| EXERCISE OBJECTIVE |
Only the lines from the first line of the records through the line containing "export SYNTH_SLANG_ARGS = --single-unit" belong in the answer. Copy them exactly.

| RECORDED DATA |

<file path="config.mk">
export PLATFORM = sky130hd
export DESIGN_NAME = zsp_ram
export DESIGN_NICKNAME = d
export VERILOG_FILES = /design/src/rtl/core/zsp_ram.sv
export SDC_FILE = /design/constraint.sdc
export NUM_CORES = 1
export LEC_CHECK = 0
export BUFFER_PORTS_ARGS = -buffer_cell sky130_fd_sc_hd__buf_2
export CAP_MARGIN = 5
export CORE_MARGIN = 1.5
export CORE_UTILIZATION = 55
export DETAILED_ROUTE_END_ITERATION = 6
export HOLD_SLACK_MARGIN = 0.02
export PLACE_DENSITY_LB_ADDON = 0.15
export SYNTH_ARGS = -nofsm -noshare
export SYNTH_HDL_FRONTEND = slang
export SYNTH_SLANG_ARGS = --single-unit
</file>
<file path="constraint.sdc">
create_clock -name clk -period 2.6 [get_ports clk]
set_clock_uncertainty 0.05 [all_clocks]
set_input_delay 0.13 -clock clk [delete_from_list [all_inputs] [get_ports clk]]
set_output_delay 0.13 -clock clk [all_outputs]
set_load 0.01 [all_outputs]
</file>
<file path="src/rtl/core/zsp_ram.sv">
// Generic single-port-write, single-port-read RAM with a registered read.
// Stand-alone; no package needed.
module zsp_ram #(
  parameter int W     = 8,
  parameter int DEPTH = 16
) (
  input  logic                     clk,
  input  logic                     we,
  input  logic [$clog2(DEPTH)-1:0] wa,
  input  logic [W-1:0]             wd,
  input  logic                     re,
  input  logic [$clog2(DEPTH)-1:0] ra,
  output logic [W-1:0]             rd
);

  logic [W-1:0] mem [DEPTH];

  // Write port and registered read port.
  always_ff @(posedge clk) begin
    if (we) begin
      mem[wa] <= wd;
    end
    if (re) begin
      rd <= mem[ra];
    end
  end

endmodule

</file>
==> results of run 1 <==
-- per-stage QoR --
stage | cells | hold slack, ns
after floorplan | 229 | 0.179
after global placement | 389 | 0.467
after detailed placement | 389 | 0.467
after CTS | 432 | 0.0891
after global routing | 432 | 0.111
final | 432 | 0.113
-- power by group through the flow --
stage | Sequential (mW) | Combinational (mW) | Clock, mW
3_3_place_gp | 2.53 | 0.222 | 0
5_1_grt | 2.49 | 0.257 | 2.34
6_report | 2.49 | 0.235 | 2.21
3_5_place_dp | 2.53 | 0.226 | 0
2_1_floorplan | 2.53 | 0.125 | 0
4_1_cts | 2.49 | 0.239 | 2.25
-- path summary, 6_finish.rpt --
check / from / to / slack (ns)
setup / recovery: wa[0] / mem[2][1]$_DFFE_PP_ / 1.03
hold / removal: wa[1] / mem[4][2]$_DFFE_PP_ / 0.11
setup reg to reg: mem[1][5]$_DFFE_PP_ / rd[5]$_DFFE_PP_ / 1.06
hold reg to reg: mem[15][6]$_DFFE_PP_ / rd[6]$_DFFE_PP_ / 0.70
-- metal layers --
metal | vias up | track usage
met4 | 0 | 0.101
met5 | - | 0
met1 | 1231 | 0.320
met3 | 4 | 0.0555
met2 | 101 | 0.327
li1 | 1107 | -
-- cells in the mapped netlist --
| master | count |
|---|---|
| and2_1 | 1 |
| a22oi_1 | 16 |
| mux4_2 | 18 |
| nand3b_1 | 2 |
| buf_4 | 1 |
| nand2b_1 | 2 |
| and2b_1 | 1 |
| nand2_1 | 9 |
| edfxtp_1 | 136 |
| nor2_1 | 13 |
| buf_2 | 3 |
| nor2b_1 | 1 |
| mux4_1 | 14 |
| or3b_2 | 1 |
| nand3_1 | 1 |
| nor3_1 | 4 |
| clkdlybuf4s25_2 | 3 |
| buf_6 | 3 |
-- state kept, by name (all words and copies together), names as in the netlist --
register  cells
rd            8
mem         128
-- critical path, stage by stage --
cell           delay (ns)
dlygate4sd3_1        0.54
buf_2                0.16
nand2b_1             0.20
nor2_1               0.64
-- timing repair --
item                                    CTS  global route
hold buffers                             11             0
hold endpoints to repair                139             0
endpoints found under the setup margin    0             0
buffers inserted                          0             0
-- cells by family after synthesis --
group                  count (synthesis)  share of synthesized area
flip-flops                           136                      0.781
AND/OR/NAND/NOR                       35                     0.0314
multiplexers                          32                      0.148
AO/OA/AOI/OAI                         16                     0.0230
buffers and inverters                 10                     0.0165
-- area by class of cell --
class                           instances  area [um2]
Sequential cell                       136        4080
Timing Repair Buffer                   52         378
Clock inverter                         13         131
Clock buffer                           19         422
Fill cell                             586        3010
Multi-Input combinational cell         83        1060
Tap cell                              129         161
==> results.yml, run 1 <==
die:
  start_util: 0.566
  core_area_um2: 9240
  rows: 35
  ioPinCount: 27
  dieArea_um2: 10100
  die_x_um: 100
  die_y_um: 100
global_routing:
  grt_usage: 0.222
  antenna_found_initial: 0
  grt.overflow.total: 0
  grt_max_degree: 20
  grt_pass1_wl_um: 15000
  grt_pass1_vias: 2476
timing:
  fin_ws_ns: 1.03
  hold_viol: 0
  slew_headroom: 0.454
  worst_pin_slew_ns: 0.817
  finalCriticalPeriod_ns: 1.57
  clock.fmax_mhz: 636
  rsz0062_at_grt: "false"
  setup-violations-final: 0
  slew_violations: 0
  fin_crit_sh: 0.605
  fin_tns_setup_ns: 0
logic_synthesis:
  avgSynthCellArea_um2: 22.8
  yosysWarnings: 0
  synth_fp_nets: 248
  synth-seq-cells: 136
  ys_types: 18
  seq_area_frac_synth: 0.781
  synth_top_area_frac: 0.781
  synth_area_um2: 5230
  synth_cells: 229
  synthTopCellsByArea: "edfxtp_1 (78%), mux4_2 (7.8%), mux4_1 (7.0%)"
  yosysTopAreaCell: "edfxtp_1"
placement:
  hpwlAfterDp_um: 6410
  pre_cts_ws_ns: 0.667
  io_buffer_count: 26
  place_congestion: 0.770
  dpl_cell_area_um2: 5570
power_and_ir_drop:
  seqPwrFrac: 0.504
  p_leak_nw: 2.11
  swShare: 0.204
  p_comb_frac: 0.048
  p_total_mw: 4.94
  p_clk_frac: 0.449
  p_int_mw: 3.93
  power_density_nw_per_um2: 792
  peakVddDrop_mv: 0.451
  switchingPower_mw: 1.01
setup_path:
  path_class: "input port to flop"
  startpoint_type: "input port"
  cp.required_ns: 2.69
  r2r_cells: 3
  cp_max_fo: 8
  critPathCaptureType: "flop"
  worstPathArrival_ns: 1.66
cells_and_area:
  layout_commonest_cell: "edfxtp_1"
  nets: 309
  fin_util: 0.675
  syn_to_final_growth_pct: 19.2
  antenna_cells: 0
  mostFrequentLayoutCells: "edfxtp_1 (136), buf_2 (26), mux4_2 (18)"
  final_area_um2: 6230
  drive_gt1_frac: 0.294
cts:
  cts_root_buf: "clkbuf_8"
  cts_resized: 0
  clock_latency_ns: 0.52
  clock-sinks: 136
  ctsHtreeMaxLevel: 4
  clock_path_buffers: 2
  cts_buffers: 17
  clkSlewWorstSetupHoldPaths_ns: 0.06
  cts_tree: "built"
routing:
  vias_per_cell: 5.66
  postRouteAntennaNets: 0
  wl_met3_um: 821
  vias: 2443
  wl_met2_um: 4880
  drt_iter0_markers: 190
  first_pass_iters: 4
  top_layer: "met4"
  drc: 0
  wl_per_cell_um: 22.9
  routed_wirelength_um: 9900
  wl_met1_um: 4130
run:
  drv_cap: 0
min_path:
  hold_depth: 3
  hold_class: "input port to flop"
status:
  status: "finished, final reports clean"
No activity file was read; power rests on OpenSTA's default activity.
==> run 2: changes to the inputs <==
==> constraint.sdc (replaced) <==
create_clock -name clk -period 1.5 [get_ports clk]
set_clock_uncertainty 0.05 [all_clocks]
set_input_delay 0.075 -clock clk [delete_from_list [all_inputs] [get_ports clk]]
set_output_delay 0.075 -clock clk [all_outputs]
set_load 0.01 [all_outputs]
==> run 2 against run 1 <==
Effect of this change:
- via count grew 1.2%
- critical path type is now flop to flop
- die area is the same
- clock-buffer cell count is the same
- first-iteration DRC count shrank 40%
- clock power grew 88%
==> results.yml, run 2 (synthesis gave the netlist of run 1 again) <==
cells_and_area:
  mostFrequentLayoutCells: "edfxtp_1 (136), buf_2 (26), mux4_2 (22)"
  syn_to_final_growth_pct: 22.2
  nets: 316
  drive_gt1_frac: 0.345
  largest_reg_flops: 128
  largest_register: "mem"
  top_regs: "mem: 128 flops, rd: 8 flops"
  layout_commonest_cell: "edfxtp_1"
  fin_util: 0.691
  antenna_cells: 0
die:
  die_x_um: 100
  core_area_um2: 9240
  rows: 35
  ioPinCount: 27
  dieArea_um2: 10100
  start_util: 0.566
  die_y_um: 100
timing:
  finalCriticalPeriod_ns: 1.48
  worst_pin_slew_ns: 0.928
  fin_ws_ns: 0.0177
  slew_headroom: 0.379
  setup-violations-final: 0
  hold_viol: 0
  rsz0062_at_grt: "false"
  fin_crit_sh: 0.988
  slew_violations: 0
  fin_hold_ws_ns: 0.0648
  clock.fmax_mhz: 675
setup_path:
  worst-path-buf-inv: 0
  cp_max_fo: 1
  path_class: "flop to flop"
  cp_top_family: "multiplexers"
  slowest_delay_ns: 0.46
  crit_chain: "mux4_2, a22oi_1, nand2_1"
  critPathCaptureType: "flop"
  crit_path_top_delay_cell: "mux4_2"
  reg2reg_slack_ns: 0.02
  cp.required_ns: 1.71
  worstPathArrival_ns: 1.69
  startpoint_type: "flop"
run:
  drv_cap: 0
min_path:
  hold_class: "input port to flop"
cts:
  ctsHtreeMaxLevel: 4
  cts_tree: "built"
  cts_buffers: 17
  cts_root_buf: "clkbuf_8"
  clkSlewWorstSetupHoldPaths_ns: 0.06
  clock-sinks: 136
  clock_latency_ns: 0.52
  cts_setup_buffers: 0
  clock_path_buffers: 2
status:
  status: "finished, final reports clean"
power_and_ir_drop:
  power_density_nw_per_um2: 1390
  p_leak_nw: 2.16
  p_total_mw: 8.90
  peakVddDrop_mv: 0.709
routing:
  drt_iter0_markers: 114
  postRouteAntennaNets: 0
  vias_per_cell: 5.63
  wl_per_cell_um: 22.1
  first_pass_iters: 4
  vias: 2473
  routed_wirelength_um: 9690
  drc: 0
global_routing:
  grt.overflow.total: 0
  grt_pass1_wl_um: 14800
  grt_usage: 0.219
  grt_pass1_vias: 2622
  antenna_found_initial: 0
  grt_max_degree: 22
placement:
  pre_cts_ws_ns: -0.223
  io_buffer_count: 26
  place_congestion: 0.715
  hpwlAfterDp_um: 6110
## run 2: worst paths after layout
check / to / cells after the start / start
max: rd[7]$_DFFE_PP_ / 3 / mem[2][7]$_DFFE_PP_
min: mem[0][7]$_DFFE_PP_ / 3 / wa[0]
max reg2reg: rd[7]$_DFFE_PP_ / 3 / mem[2][7]$_DFFE_PP_
min reg2reg: rd[2]$_DFFE_PP_ / 3 / mem[11][2]$_DFFE_PP_
## run 2: final cells by class
class                      count  area (um2)
fill                         593        2850
timing repair buffer          59         463
multi-input combinational     83        1080
clock inverter                13         179
sequential                   136        4080
tap                          129         161
clock buffer                  19         422
## run 2: through the flow
step                      std cells  TNS (ns)  instance area (um2)
after detailed placement        398     -1.06                 5680
after floorplan                 229         0                 5230
after CTS                       439         0                 6380
after global routing            439         0                 6390
final                           439         0                 6390
after global placement          398     -1.04                 5680
## run 2: repair_timing
action	in CTS	in global routing
endpoints found under the hold margin	136	0
endpoints found under the setup margin	1	6
hold buffers	9	0
pin swaps	1	2
resized for setup	1	9
## run 2: power by group
part	internal [mW]	leakage, nW	switching, mW	total (mW)
logic	0.208	0.646	0.237	0.445
clock network	2.68	0.277	1.47	4.15
registers	4.28	1.24	0.0228	4.31
## run 2: layer usage
layer  track usage  vias up  part of all wire  routed length [um]
met5             0        -                 0                   0
met4        0.0823        0             0.013                 123
met3        0.0700        9             0.057                 550
met2         0.347       78              0.51                4920
met1         0.288     1274              0.42                4100
li1              -     1112                 -                   -
## run 2: worst register-to-register path, cell delays in order (launching register included)
cell and delay, ns:
edfxtp_1 0.37, mux4_2 0.46, a22oi_1 0.25, nand2_1 0.09
==> run 3: changes to the inputs <==
--- a/config.mk
+++ b/config.mk
@@ -5,8 +5,10 @@
 export SDC_FILE = /design/constraint.sdc
 export NUM_CORES = 1
 export LEC_CHECK = 0
+export ABC_AREA = 1
 export BUFFER_PORTS_ARGS = -buffer_cell sky130_fd_sc_hd__buf_2
 export CAP_MARGIN = 5
+export CORE_ASPECT_RATIO = 0.9
 export CORE_MARGIN = 1.5
 export CORE_UTILIZATION = 55
 export DETAILED_ROUTE_END_ITERATION = 6
==> run 3 against run 2 <==
Effect of this change:
- routed wire length is 32% higher
- sequential power barely moved
- clock power decreased by 7.0%
- clock-buffer cell count down 1
==> results.yml, run 3 <==
status:
  status: "finished, final reports clean"
setup_path:
  reg2reg_slack_ns: 0.25
  rr_endpoint: "rd[3]$_DFFE_PP_"
  cp_max_fo: 1
  r2r_start: "mem[15][3]$_DFFE_PP_"
  startpoint_type: "flop"
  r2r_cells: 6
  critPathCaptureType: "flop"
  slowest_delay_ns: 0.36
  path_class: "flop to flop"
  endpoint: "rd[3]$_DFFE_PP_"
  crit_path_top_delay_cell: "edfxtp_1"
  crit_top_cell: "nand3_1"
  cp.required_ns: 1.61
  crit_chain: "inv_1, nand2_1, nand3_1, nand3_1, nand3_1, nand2_1"
  worstPathArrival_ns: 1.36
  setup.worst_path.start: "mem[15][3]$_DFFE_PP_"
timing:
  fin_tns_setup_ns: 0
  worst_pin_slew_ns: 0.612
  fin_hold_ws_ns: 0.0206
  slew_headroom: 0.591
  finalCriticalPeriod_ns: 1.25
  fin_crit_sh: 0.833
  fin_ws_ns: 0.250
  setup-violations-final: 0
  clock.fmax_mhz: 800
  slew_violations: 0
  rsz0062_at_grt: "false"
  hold_viol: 0
global_routing:
  grt.met1_usage: 0.370
  met2_usage: 0.366
  grt_max_degree: 65
  grt_pass1_vias: 3666
  grt_usage: 0.247
  busiest_layer: "met1"
  grt.overflow.total: 0
  antenna_found_initial: 0
  grt.met3_usage: 0.0499
  grt_pass1_wl_um: 20300
cells_and_area:
  antenna_cells: 0
  nets: 616
  layout_commonest_cell: "nand2_1"
  largest_register: "mem"
  largest_reg_flops: 128
  mostFrequentLayoutCells: "nand2_1 (173), edfxtp_1 (136), inv_1 (100)"
  top_regs: "mem: 128 flops, rd: 8 flops"
  syn_to_final_growth_pct: 15.5
  finalNonFillerCells: 739
  drive_gt1_frac: 0.134
logic_synthesis:
  synth_top_area_frac: 0.698
  synth_area_um2: 5850
  synth-seq-cells: 136
  seq_area_frac_synth: 0.698
  synthTopCellsByArea: "edfxtp_1 (70%), nand2_1 (11%), nand3_1 (8.3%)"
  yosys-top-cells-count: "nand2_1 (173), edfxtp_1 (136), inv_1 (100)"
  yosysTopAreaCell: "edfxtp_1"
  synth_enable_flop_cells: 136
  ys_types: 11
  synth_cells: 551
  synth_fp_nets: 570
  yosysMostFrequentCell: "nand2_1"
  async_flop_share: 0
  avgSynthCellArea_um2: 10.6
  synth_ff_type: "edfxtp_1"
  yosysWarnings: 0
cts:
  clock_path_buffers: 2
  clock_latency_ns: 0.42
  cts_setup_buffers: 0
  hold_buffers: 1
  cts_buffers: 17
  clkSlewWorstSetupHoldPaths_ns: 0.06
  cts_root_buf: "clkbuf_16"
  clock-sinks: 136
  ctsHtreeMaxLevel: 4
  cts_tree: "built"
  cts_resized: 0
power_and_ir_drop:
  swShare: 0.227
  p_clk_frac: 0.444
  switchingPower_mw: 1.98
  peakVddDrop_mv: 0.914
  p_total_mw: 8.70
  seqPwrFrac: 0.495
  power_density_nw_per_um2: 1290
  p_leak_nw: 2.93
  p_int_mw: 6.73
  p_comb_frac: 0.061
routing:
  routed_wirelength_um: 12800
  wl_per_cell_um: 17.4
  postRouteAntennaNets: 0
  drt_iter0_markers: 363
  vias_per_cell: 5.34
  vias: 3944
  drc: 0
  first_pass_iters: 5
die:
  die_y_um: 101
  start_util: 0.568
  rows: 35
  ioPinCount: 27
  die_x_um: 112
  core_area_um2: 10300
  dieArea_um2: 11300
placement:
  hpwlAfterDp_um: 7890
  pre_cts_ws_ns: 0.135
  dpl.cell_count: 706
  io_buffer_count: 26
  place_congestion: 0.803
run:
  drv_cap: 0
min_path:
  hold_class: "input port to flop"
==> run 3: changes by cell type after synthesis, moves of 14 or more <==
cell	change
a22oi_1	-16
inv_1	+100
mux4_2	-18
nand2_1	+164
mux4_1	-14
nand3_1	+96
==> run 3: worst min-delay path by stage <==
stage	to	from	slack [ns]	cells after the start
after floorplan	mem[0][0]$_DFFE_PP_	wd[0]	0.12	0
after global placement	rd[1]$_DFFE_PP_	re	0.41	1
after detailed placement	rd[7]$_DFFE_PP_	re	0.41	1
after CTS	mem[2][1]$_DFFE_PP_	wd[1]	0.03	1
after global routing	mem[2][1]$_DFFE_PP_	wd[1]	0.03	1
final	mem[2][1]$_DFFE_PP_	wd[1]	0.02	1
==> run 3: final cells by class <==
class,count,area [um2]
Clock buffer,18,429
Clock inverter,14,126
Fill cell,770,3540
Inverter,102,383
Multi-Input combinational cell,289,1210
Sequential cell,136,4080
Tap cell,129,161
Timing Repair Buffer,51,358
==> run 3: routing by layer <==
metal,vias up,wire [um]
li1,1876,-
met1,1890,5890
met2,161,5830
met3,17,967
met4,0,150
met5,-,0
==> run 3: cell families after synthesis <==
logic type / count (synthesis) / share of synthesized area
buffers and inverters: 126 / 0.0939
flip-flops: 136 / 0.698
AND/OR/NAND/NOR: 289 / 0.208
==> run 3: through the flow <==
stage | utilization | area (um2)
2_1_floorplan | - | 5850
3_3_place_gp | 0.601 | 6190
3_5_place_dp | 0.601 | 6190
4_1_cts | 0.656 | 6760
5_1_grt | 0.656 | 6760
6_report | 0.656 | 6760
==> run 3: worst max-delay path: cells and delay by family (launching register included) <==
family                 cells  cell delay [ns]
buffers and inverters      1             0.06
DFF                        1             0.36
and+or+nand+nor            5             0.52
==> run 3: power by group through the flow <==
stage	clock [mW]	sequential, mW	combinational, mW
final	3.86	4.31	0.533
after global routing	4.06	4.31	0.590
after CTS	3.90	4.31	0.533
after detailed placement	0	4.39	0.527
after global placement	0	4.39	0.520
after floorplan	0	4.39	0.300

| SOLUTION TO THE EXERCISE |
<file path="config.mk">
export PLATFORM = sky130hd
export DESIGN_NAME = zsp_ram
export DESIGN_NICKNAME = d
export VERILOG_FILES = /design/src/rtl/core/zsp_ram.sv
export SDC_FILE = /design/constraint.sdc
export NUM_CORES = 1
export LEC_CHECK = 0
export BUFFER_PORTS_ARGS = -buffer_cell sky130_fd_sc_hd__buf_2
export CAP_MARGIN = 5
export CORE_MARGIN = 1.5
export CORE_UTILIZATION = 55
export DETAILED_ROUTE_END_ITERATION = 6
export HOLD_SLACK_MARGIN = 0.02
export PLACE_DENSITY_LB_ADDON = 0.15
export SYNTH_ARGS = -nofsm -noshare
export SYNTH_HDL_FRONTEND = slang
export SYNTH_SLANG_ARGS = --single-unit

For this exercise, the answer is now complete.